Kubernetes Observability

Health Probes & Container Monitoring

What are Kubernetes Probes?

Probing the Container

  • The kubelet checks containers periodically using probes
  • Probes determine the health and readiness of containers
  • Three types of probes: Startup, Readiness, and Liveness
  • Each probe can use different action types to check health
  • Essential for maintaining application reliability
Kubelet
Probe
Container
Response

Startup Probe

To know when a container has started

Readiness Probe

To know when a container is ready to accept traffic

Liveness Probe

Indicates whether the code is running or not

Probe Types Explained

Startup Probe

Used for slow-starting containers to determine when the application has successfully started.

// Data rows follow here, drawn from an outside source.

$ cat src/rtl/ctrl_encoder.sv
// Serialises a one-hot-per-line request vector into a stream of 7-bit control words
// {mode, index}, lowest index first, with valid/ready handshakes on both sides.
module ctrl_encoder (
    input  logic        clk,
    input  logic        rst_n,
    input  logic        req_valid,
    output logic        req_ready,
    input  logic [25:0] req_vec,
    input  logic [1:0]  req_mode,
    output logic        code_valid,
    input  logic        code_ready,
    output logic [6:0]  code,
    output logic        done,
    output logic [4:0]  issued_cnt
);

    localparam int unsigned NumLines  = 26;
    // Line 23 is tied high in the decoder and is never encoded.
    localparam logic [25:0] ConstMask = 26'h0800000;

    typedef enum logic [0:0] {StIdle, StIssue} state_e;

    state_e      state_q, state_d;
    logic [25:0] pending_q, pending_d;
    logic [1:0]  mode_q, mode_d;
    logic [6:0]  code_q, code_d;
    logic [4:0]  cnt_q, cnt_d;
    logic        done_q, done_d;

    function automatic logic [4:0] lowest_idx(input logic [25:0] v);
        logic [4:0] idx;
        idx = '0;
        for (int i = NumLines - 1; i >= 0; i--) begin
            if (v[i]) idx = 5'(i);
        end
        return idx;
    endfunction

    always_comb begin
        state_d   = state_q;
        pending_d = pending_q;
        mode_d    = mode_q;
        cnt_d     = cnt_q;
        done_d    = 1'b0;

        unique case (state_q)
            StIdle: begin
                if (req_valid) begin
                    pending_d = req_vec & ~ConstMask;
                    mode_d    = req_mode;
                    cnt_d     = '0;
                    if (pending_d == '0) done_d  = 1'b1;
                    else                 state_d = StIssue;
                end
            end
            StIssue: begin
                if (code_ready) begin
                    pending_d = pending_q & ~(26'(1) << code_q[4:0]);
                    cnt_d     = cnt_q + 5'd1;
                    if (pending_d == '0) begin
                        state_d = StIdle;
                        done_d  = 1'b1;
                    end
                end
            end
            default: state_d = StIdle;
        endcase

        // Next code word is precomputed so the output comes straight from a register.
        code_d = (state_d == StIssue) ? {mode_d, lowest_idx(pending_d)} : '0;
    end

    always_ff @(posedge clk or negedge rst_n) begin
        if (!rst_n) begin
            state_q   <= StIdle;
            pending_q <= '0;
            mode_q    <= '0;
            code_q    <= '0;
            cnt_q     <= '0;
            done_q    <= 1'b0;
        end else begin
            state_q   <= state_d;
            pending_q <= pending_d;
            mode_q    <= mode_d;
            code_q    <= code_d;
            cnt_q     <= cnt_d;
            done_q    <= done_d;
        end
    end

    assign req_ready  = (state_q == StIdle);
    assign code_valid = (state_q == StIssue);
    assign code       = code_q;
    assign done       = done_q;
    assign issued_cnt = cnt_q;

endmodule
===== config.mk =====
export PLATFORM = sky130hd
export DESIGN_NAME = mem_arbiter
export DESIGN_NICKNAME = d
export VERILOG_FILES = /design/src/rtl/mem_arbiter.sv
export SDC_FILE = /design/constraint.sdc
export NUM_CORES = 1
export LEC_CHECK = 0
export BUFFER_PORTS_ARGS = -buffer_cell sky130_fd_sc_hd__buf_2
export CORE_MARGIN = 5
export CORE_UTILIZATION = 40
export CTS_BUF_LIST = sky130_fd_sc_hd__clkbuf_16
export DETAILED_ROUTE_END_ITERATION = 12
export HOLD_SLACK_MARGIN = 0.06
export PLACE_DENSITY = 0.71
export SYNTH_ARGS = -nofsm -noshare
export SYNTH_HDL_FRONTEND = slang
export SYNTH_SLANG_ARGS = --single-unit

===== constraint.sdc =====
create_clock -name clk -period 2.2 [get_ports clk]
set_input_delay 0.11 -clock clk [delete_from_list [all_inputs] [get_ports clk]]
set_output_delay 0.11 -clock clk [all_outputs]
set_load 0.01 [all_outputs]
==> config.mk <==
export PLATFORM = sky130hd
export DESIGN_NAME = mat_mult_seq_flat
export DESIGN_NICKNAME = d
export VERILOG_FILES = /design/src/rtl/mat_mult_seq_if.sv /design/src/rtl/mat_mult_seq.sv /design/src/flat_wrapper.sv
export SDC_FILE = /design/constraint.sdc
export NUM_CORES = 1
export LEC_CHECK = 0
export BUFFER_PORTS_ARGS = -buffer_cell sky130_fd_sc_hd__buf_2
export CAP_MARGIN = 20
export CORE_AREA = 10 10 148 150
export DETAILED_ROUTE_END_ITERATION = 8
export DIE_AREA = 0 0 158 160
export GPL_ROUTABILITY_DRIVEN = 0
export GPL_TIMING_DRIVEN = 0
export MAX_ROUTING_LAYER = met4
export PLACE_DENSITY = 0.78
export SLEW_MARGIN = 20
export SYNTH_ARGS = -nofsm -noshare
export SYNTH_HDL_FRONTEND = slang
export SYNTH_SLANG_ARGS = --single-unit
==> constraint.sdc <==
create_clock -name clk -period 14.2 [get_ports clk]
set_clock_uncertainty 0.15 [all_clocks]
set_input_delay 0 -clock clk [delete_from_list [all_inputs] [get_ports clk]]
set_output_delay 0 -clock clk [all_outputs]
set_load 0.05 [all_outputs]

  • Disables liveness and readiness checks until it succeeds
  • Useful for legacy applications with long startup times
  • Prevents killing containers during initialization

Readiness Probe

Determines if a container is ready to serve requests.

  • A failing readiness probe stops traffic to the pod
  • Container remains running but not receiving traffic
  • Essential for rolling updates and load balancing

Liveness Probe

Determines if the container is running properly.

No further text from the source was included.